EXERCISE REQUIREMENTS: Give back a single figure: the number of lines in the entries below that contain "asynchronous".

____ RECORDS FOR THE EXERCISE

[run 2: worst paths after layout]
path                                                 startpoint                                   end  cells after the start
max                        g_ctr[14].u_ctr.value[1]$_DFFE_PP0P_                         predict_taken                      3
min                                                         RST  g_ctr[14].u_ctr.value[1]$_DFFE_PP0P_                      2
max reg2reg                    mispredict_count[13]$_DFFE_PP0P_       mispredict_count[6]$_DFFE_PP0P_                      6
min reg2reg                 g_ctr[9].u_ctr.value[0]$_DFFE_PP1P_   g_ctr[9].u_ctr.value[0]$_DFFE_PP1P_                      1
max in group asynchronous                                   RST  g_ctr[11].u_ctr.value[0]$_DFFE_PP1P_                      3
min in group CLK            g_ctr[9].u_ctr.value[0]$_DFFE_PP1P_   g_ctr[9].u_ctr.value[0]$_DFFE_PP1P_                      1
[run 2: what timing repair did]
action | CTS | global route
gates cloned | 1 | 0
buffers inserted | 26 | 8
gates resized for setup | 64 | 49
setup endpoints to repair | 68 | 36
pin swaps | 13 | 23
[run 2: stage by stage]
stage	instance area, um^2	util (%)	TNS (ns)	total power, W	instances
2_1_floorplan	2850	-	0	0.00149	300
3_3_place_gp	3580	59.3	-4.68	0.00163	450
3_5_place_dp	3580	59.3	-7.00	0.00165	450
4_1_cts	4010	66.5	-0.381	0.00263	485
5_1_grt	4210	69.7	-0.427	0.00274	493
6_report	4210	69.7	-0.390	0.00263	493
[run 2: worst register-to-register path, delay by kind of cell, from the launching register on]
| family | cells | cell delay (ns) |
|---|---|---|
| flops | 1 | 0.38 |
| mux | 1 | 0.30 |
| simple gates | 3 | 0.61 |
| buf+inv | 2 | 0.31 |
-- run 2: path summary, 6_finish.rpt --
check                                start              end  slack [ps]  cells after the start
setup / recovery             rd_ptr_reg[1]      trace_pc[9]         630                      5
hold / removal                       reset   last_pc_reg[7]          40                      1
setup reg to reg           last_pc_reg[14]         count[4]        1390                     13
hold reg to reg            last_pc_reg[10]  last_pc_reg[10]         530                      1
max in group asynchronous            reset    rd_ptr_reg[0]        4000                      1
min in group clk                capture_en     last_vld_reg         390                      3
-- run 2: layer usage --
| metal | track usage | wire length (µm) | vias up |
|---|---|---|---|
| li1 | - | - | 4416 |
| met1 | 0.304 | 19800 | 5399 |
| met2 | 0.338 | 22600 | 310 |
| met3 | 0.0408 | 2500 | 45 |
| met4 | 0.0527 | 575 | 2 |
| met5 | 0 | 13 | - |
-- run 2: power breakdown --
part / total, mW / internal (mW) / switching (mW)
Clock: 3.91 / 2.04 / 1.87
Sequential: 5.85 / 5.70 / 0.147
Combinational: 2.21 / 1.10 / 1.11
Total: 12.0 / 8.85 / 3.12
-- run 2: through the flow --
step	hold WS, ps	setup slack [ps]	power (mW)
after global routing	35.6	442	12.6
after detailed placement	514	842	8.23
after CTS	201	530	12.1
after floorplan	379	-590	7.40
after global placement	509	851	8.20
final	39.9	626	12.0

________
____ RECORDS FOR THE EXERCISE

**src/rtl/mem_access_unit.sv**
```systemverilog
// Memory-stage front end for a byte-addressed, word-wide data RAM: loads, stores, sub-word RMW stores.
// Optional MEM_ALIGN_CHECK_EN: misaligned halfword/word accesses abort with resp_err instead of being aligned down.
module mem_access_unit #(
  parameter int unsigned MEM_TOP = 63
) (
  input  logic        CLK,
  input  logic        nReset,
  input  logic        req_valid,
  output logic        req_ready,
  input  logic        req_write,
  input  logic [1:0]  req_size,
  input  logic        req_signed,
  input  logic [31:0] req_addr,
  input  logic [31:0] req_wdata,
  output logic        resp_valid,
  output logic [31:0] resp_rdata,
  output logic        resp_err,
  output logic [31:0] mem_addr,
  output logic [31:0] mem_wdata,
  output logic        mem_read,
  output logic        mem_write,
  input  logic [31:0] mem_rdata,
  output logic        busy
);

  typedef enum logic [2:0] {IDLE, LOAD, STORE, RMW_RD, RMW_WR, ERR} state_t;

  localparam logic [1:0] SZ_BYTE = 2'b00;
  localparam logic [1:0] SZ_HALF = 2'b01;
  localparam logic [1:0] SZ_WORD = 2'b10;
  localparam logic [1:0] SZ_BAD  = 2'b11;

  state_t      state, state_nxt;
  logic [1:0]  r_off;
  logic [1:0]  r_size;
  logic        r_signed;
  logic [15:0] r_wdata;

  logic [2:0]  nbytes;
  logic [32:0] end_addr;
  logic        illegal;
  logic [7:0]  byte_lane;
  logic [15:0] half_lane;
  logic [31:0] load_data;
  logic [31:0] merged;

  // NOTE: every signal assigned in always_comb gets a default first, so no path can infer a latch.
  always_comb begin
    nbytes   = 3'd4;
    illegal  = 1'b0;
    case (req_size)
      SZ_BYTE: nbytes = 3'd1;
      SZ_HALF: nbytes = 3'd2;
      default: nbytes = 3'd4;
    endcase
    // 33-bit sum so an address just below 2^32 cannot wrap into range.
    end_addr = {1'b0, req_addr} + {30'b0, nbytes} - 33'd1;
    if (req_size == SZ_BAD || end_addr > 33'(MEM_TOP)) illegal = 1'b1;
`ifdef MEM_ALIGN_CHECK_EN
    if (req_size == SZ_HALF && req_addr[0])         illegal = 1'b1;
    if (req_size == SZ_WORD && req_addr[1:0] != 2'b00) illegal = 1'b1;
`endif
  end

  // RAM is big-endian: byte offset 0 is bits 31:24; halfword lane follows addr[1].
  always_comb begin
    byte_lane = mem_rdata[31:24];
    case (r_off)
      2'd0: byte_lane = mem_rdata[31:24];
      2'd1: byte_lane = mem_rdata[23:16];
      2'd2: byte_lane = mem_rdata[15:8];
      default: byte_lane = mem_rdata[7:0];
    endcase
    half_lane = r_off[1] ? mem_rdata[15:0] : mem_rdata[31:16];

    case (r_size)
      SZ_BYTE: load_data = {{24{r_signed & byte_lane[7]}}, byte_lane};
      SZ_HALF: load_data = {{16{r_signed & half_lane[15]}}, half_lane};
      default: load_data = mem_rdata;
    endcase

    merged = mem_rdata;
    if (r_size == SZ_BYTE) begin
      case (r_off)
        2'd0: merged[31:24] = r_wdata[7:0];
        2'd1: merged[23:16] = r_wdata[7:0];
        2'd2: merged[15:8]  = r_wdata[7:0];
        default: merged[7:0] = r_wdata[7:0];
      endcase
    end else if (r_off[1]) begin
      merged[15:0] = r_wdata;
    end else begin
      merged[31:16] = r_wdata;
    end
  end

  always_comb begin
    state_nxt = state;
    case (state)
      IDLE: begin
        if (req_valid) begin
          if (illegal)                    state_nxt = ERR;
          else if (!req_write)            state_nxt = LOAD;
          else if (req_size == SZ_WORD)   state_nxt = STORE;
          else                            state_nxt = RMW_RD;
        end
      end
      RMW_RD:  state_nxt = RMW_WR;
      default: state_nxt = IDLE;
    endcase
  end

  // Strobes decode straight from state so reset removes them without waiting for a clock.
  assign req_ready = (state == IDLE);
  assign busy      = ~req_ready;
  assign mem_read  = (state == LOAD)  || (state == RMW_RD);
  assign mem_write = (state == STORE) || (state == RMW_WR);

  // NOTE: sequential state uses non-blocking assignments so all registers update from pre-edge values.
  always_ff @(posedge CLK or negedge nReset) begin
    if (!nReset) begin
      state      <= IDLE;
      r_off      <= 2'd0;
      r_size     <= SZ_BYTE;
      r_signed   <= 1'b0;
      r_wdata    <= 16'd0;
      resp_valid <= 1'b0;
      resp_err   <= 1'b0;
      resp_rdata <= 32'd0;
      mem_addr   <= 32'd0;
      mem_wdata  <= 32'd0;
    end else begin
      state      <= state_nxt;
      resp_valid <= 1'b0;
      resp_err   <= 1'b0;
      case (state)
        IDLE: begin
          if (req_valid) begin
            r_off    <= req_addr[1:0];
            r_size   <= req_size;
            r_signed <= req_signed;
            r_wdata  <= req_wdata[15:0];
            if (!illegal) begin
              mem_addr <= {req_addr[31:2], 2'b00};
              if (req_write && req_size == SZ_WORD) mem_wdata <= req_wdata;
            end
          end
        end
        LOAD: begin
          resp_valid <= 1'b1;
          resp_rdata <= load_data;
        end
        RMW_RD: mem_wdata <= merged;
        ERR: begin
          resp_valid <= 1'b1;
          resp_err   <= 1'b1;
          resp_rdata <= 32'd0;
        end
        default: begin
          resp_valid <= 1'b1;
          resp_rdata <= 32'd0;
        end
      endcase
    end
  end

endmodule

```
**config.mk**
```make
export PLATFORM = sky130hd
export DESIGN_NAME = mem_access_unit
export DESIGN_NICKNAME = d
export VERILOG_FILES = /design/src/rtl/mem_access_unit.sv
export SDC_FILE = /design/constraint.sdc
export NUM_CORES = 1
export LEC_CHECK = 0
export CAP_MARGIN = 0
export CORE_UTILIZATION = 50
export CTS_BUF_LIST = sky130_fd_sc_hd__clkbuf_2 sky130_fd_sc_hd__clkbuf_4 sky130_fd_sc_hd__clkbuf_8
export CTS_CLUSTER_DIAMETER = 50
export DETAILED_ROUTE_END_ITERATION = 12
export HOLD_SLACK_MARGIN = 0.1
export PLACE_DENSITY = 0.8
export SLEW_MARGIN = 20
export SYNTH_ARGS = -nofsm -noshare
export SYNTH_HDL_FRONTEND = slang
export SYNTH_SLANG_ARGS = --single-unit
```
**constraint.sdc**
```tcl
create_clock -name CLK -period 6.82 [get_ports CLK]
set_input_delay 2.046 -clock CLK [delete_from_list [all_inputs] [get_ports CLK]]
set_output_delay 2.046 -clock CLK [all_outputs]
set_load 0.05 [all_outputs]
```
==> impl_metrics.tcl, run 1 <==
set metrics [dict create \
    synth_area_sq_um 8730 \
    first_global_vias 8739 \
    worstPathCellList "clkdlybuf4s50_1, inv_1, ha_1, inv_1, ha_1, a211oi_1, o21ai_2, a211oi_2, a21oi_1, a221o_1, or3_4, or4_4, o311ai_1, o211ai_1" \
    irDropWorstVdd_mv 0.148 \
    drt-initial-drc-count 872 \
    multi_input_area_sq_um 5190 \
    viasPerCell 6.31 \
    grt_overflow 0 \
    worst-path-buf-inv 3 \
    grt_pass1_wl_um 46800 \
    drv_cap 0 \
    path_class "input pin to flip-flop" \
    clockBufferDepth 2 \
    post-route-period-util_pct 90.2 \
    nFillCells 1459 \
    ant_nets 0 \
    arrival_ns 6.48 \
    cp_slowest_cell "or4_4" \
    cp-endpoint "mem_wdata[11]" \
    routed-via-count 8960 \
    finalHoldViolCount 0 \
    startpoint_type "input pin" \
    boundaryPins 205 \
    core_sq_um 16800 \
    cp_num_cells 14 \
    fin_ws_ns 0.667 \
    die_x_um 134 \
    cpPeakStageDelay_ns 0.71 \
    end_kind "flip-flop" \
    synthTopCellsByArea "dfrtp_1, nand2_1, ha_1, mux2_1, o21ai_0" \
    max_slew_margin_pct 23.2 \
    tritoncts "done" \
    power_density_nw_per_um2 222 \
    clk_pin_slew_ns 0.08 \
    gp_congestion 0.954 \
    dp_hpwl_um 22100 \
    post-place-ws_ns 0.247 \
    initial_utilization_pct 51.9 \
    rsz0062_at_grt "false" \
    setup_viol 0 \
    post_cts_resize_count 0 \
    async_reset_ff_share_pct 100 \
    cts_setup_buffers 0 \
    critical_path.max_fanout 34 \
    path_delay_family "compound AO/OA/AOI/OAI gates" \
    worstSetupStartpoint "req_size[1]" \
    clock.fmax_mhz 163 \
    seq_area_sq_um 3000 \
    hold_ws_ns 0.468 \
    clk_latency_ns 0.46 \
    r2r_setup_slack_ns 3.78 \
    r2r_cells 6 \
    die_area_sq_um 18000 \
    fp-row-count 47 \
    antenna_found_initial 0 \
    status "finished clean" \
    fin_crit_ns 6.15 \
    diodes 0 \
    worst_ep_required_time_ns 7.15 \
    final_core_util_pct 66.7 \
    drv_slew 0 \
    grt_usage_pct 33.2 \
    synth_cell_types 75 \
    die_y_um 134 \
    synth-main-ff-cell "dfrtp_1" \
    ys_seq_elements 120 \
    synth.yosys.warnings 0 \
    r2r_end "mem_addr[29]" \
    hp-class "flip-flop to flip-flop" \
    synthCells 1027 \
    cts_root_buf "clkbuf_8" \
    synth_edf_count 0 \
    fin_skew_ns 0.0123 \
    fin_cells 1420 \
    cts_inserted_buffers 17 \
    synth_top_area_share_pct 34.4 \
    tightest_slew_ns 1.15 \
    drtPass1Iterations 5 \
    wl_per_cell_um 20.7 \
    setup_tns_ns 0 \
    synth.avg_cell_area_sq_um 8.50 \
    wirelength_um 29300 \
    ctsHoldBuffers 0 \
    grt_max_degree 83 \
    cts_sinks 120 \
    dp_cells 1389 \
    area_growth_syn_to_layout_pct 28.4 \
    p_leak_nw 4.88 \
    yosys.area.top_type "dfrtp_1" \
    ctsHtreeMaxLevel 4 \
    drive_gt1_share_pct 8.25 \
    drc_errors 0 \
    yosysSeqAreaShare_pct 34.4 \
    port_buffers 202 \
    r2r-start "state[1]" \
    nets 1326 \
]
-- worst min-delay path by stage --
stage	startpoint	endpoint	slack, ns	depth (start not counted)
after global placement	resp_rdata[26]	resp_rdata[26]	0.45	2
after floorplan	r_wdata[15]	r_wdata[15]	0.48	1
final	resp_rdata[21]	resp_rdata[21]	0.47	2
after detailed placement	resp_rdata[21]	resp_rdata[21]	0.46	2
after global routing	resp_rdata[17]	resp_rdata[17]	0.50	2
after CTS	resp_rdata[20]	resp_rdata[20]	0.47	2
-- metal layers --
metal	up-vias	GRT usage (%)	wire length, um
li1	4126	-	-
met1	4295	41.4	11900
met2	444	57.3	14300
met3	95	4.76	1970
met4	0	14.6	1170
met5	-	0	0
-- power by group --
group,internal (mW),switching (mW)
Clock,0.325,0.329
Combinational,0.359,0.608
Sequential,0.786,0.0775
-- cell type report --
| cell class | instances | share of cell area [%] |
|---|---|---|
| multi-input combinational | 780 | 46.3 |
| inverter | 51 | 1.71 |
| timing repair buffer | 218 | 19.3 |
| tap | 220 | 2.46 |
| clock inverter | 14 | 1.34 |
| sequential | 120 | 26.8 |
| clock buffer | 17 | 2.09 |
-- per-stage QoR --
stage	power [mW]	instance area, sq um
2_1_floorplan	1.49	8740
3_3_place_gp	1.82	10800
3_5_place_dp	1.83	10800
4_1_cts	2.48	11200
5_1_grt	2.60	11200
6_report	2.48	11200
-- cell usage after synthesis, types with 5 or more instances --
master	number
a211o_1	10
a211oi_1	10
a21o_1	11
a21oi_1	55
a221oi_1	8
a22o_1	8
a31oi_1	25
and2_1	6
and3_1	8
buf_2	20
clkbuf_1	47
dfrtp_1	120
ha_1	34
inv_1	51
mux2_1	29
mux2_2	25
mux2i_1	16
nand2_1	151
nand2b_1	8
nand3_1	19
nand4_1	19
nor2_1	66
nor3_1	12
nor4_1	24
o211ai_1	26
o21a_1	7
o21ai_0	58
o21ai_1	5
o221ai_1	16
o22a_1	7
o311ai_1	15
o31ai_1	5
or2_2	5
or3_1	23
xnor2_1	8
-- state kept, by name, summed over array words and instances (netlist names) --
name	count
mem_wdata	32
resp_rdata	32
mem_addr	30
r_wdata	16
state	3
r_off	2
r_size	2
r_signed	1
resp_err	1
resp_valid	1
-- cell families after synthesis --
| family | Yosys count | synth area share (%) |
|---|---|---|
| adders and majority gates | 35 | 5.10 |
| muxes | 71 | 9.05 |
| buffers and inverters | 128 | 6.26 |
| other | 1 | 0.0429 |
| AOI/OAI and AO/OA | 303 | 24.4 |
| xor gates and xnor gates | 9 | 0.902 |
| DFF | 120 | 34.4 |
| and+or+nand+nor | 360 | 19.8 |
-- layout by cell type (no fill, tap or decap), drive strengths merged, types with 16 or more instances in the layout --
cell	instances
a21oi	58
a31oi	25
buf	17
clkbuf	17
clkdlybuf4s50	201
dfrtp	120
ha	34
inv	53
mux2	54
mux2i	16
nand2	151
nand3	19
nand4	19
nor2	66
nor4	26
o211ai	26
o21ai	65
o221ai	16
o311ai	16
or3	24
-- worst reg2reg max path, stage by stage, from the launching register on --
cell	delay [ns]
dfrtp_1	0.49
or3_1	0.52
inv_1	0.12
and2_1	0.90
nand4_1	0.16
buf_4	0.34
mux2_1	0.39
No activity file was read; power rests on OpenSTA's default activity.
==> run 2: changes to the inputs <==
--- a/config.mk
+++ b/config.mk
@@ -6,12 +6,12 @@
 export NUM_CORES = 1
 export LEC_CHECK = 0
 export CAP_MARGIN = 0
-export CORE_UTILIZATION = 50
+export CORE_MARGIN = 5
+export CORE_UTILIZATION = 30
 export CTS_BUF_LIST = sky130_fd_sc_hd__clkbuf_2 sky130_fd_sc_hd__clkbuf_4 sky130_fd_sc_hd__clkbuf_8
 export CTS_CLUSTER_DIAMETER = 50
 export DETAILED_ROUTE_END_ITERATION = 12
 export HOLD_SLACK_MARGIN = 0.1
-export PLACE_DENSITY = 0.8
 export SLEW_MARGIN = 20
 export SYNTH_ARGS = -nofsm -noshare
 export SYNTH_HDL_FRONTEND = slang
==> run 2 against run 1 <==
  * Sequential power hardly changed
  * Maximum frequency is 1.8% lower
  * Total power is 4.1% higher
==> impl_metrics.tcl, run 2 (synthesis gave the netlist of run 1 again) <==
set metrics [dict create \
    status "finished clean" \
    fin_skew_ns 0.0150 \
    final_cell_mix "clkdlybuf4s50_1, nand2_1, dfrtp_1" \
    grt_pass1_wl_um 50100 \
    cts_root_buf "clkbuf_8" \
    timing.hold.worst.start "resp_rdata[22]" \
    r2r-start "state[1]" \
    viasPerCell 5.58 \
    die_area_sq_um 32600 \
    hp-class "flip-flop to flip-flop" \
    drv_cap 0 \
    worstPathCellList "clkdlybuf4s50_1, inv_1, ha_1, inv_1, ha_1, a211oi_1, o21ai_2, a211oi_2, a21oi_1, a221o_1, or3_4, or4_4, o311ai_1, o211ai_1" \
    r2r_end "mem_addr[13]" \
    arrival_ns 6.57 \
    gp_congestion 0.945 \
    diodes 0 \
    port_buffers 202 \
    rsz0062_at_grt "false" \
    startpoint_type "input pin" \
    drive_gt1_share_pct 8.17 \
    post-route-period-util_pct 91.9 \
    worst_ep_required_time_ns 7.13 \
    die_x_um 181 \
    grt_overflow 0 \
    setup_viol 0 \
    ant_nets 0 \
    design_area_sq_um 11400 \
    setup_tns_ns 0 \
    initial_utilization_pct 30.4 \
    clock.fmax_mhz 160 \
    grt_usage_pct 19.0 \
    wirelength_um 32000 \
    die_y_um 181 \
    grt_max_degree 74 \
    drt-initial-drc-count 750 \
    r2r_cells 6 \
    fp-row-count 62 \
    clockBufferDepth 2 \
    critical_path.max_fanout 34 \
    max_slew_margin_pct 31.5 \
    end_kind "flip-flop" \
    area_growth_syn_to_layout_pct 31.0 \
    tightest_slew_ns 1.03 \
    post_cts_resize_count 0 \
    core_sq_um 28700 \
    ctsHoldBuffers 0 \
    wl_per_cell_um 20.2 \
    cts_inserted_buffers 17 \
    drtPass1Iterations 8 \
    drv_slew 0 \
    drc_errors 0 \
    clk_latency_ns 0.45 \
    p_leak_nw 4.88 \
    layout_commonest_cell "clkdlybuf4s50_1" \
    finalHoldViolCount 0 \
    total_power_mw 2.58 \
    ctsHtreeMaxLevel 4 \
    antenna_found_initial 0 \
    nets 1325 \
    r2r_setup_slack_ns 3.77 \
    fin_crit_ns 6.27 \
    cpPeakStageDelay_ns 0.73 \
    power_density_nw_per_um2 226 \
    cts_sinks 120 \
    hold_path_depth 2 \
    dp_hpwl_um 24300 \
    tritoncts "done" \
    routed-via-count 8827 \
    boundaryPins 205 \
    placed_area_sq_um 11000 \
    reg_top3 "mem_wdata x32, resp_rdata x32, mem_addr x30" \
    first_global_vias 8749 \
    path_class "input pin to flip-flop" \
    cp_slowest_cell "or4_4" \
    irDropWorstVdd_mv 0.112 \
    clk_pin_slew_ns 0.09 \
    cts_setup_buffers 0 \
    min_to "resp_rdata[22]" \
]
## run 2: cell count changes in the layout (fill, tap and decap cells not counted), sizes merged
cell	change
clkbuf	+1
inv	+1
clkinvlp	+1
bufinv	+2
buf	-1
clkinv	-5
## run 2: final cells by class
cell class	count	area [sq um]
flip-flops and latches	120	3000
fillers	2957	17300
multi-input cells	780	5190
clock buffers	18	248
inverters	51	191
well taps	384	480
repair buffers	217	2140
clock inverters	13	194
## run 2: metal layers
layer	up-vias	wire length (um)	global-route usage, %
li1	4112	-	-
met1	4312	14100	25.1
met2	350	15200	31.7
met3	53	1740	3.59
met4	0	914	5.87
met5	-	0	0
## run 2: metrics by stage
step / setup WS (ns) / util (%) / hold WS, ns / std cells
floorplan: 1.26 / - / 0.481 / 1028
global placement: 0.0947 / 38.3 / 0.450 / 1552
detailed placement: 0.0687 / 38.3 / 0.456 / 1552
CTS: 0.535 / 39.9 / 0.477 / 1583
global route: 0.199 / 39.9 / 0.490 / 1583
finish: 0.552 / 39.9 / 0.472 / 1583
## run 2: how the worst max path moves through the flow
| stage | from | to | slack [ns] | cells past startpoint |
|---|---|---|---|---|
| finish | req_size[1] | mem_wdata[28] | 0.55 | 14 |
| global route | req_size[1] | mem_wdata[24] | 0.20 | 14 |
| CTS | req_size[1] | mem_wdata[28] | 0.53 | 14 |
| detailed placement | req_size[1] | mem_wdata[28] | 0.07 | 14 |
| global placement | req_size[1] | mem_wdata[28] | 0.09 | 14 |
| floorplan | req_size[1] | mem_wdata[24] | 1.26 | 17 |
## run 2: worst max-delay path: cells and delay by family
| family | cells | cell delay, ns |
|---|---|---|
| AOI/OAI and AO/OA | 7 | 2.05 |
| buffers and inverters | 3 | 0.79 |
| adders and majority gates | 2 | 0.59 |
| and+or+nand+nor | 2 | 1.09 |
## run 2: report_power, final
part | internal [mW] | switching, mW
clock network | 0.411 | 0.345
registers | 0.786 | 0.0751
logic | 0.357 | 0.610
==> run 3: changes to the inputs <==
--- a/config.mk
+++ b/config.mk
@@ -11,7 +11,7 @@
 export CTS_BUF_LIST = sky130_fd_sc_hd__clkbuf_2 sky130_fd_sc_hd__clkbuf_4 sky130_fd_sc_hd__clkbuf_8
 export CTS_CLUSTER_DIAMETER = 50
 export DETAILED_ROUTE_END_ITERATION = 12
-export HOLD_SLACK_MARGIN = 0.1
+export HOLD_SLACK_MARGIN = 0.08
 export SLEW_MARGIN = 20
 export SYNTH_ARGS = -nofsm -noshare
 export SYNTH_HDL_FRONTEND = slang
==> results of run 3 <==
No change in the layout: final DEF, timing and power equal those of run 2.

________

SOLUTION FOR THIS TASK: 2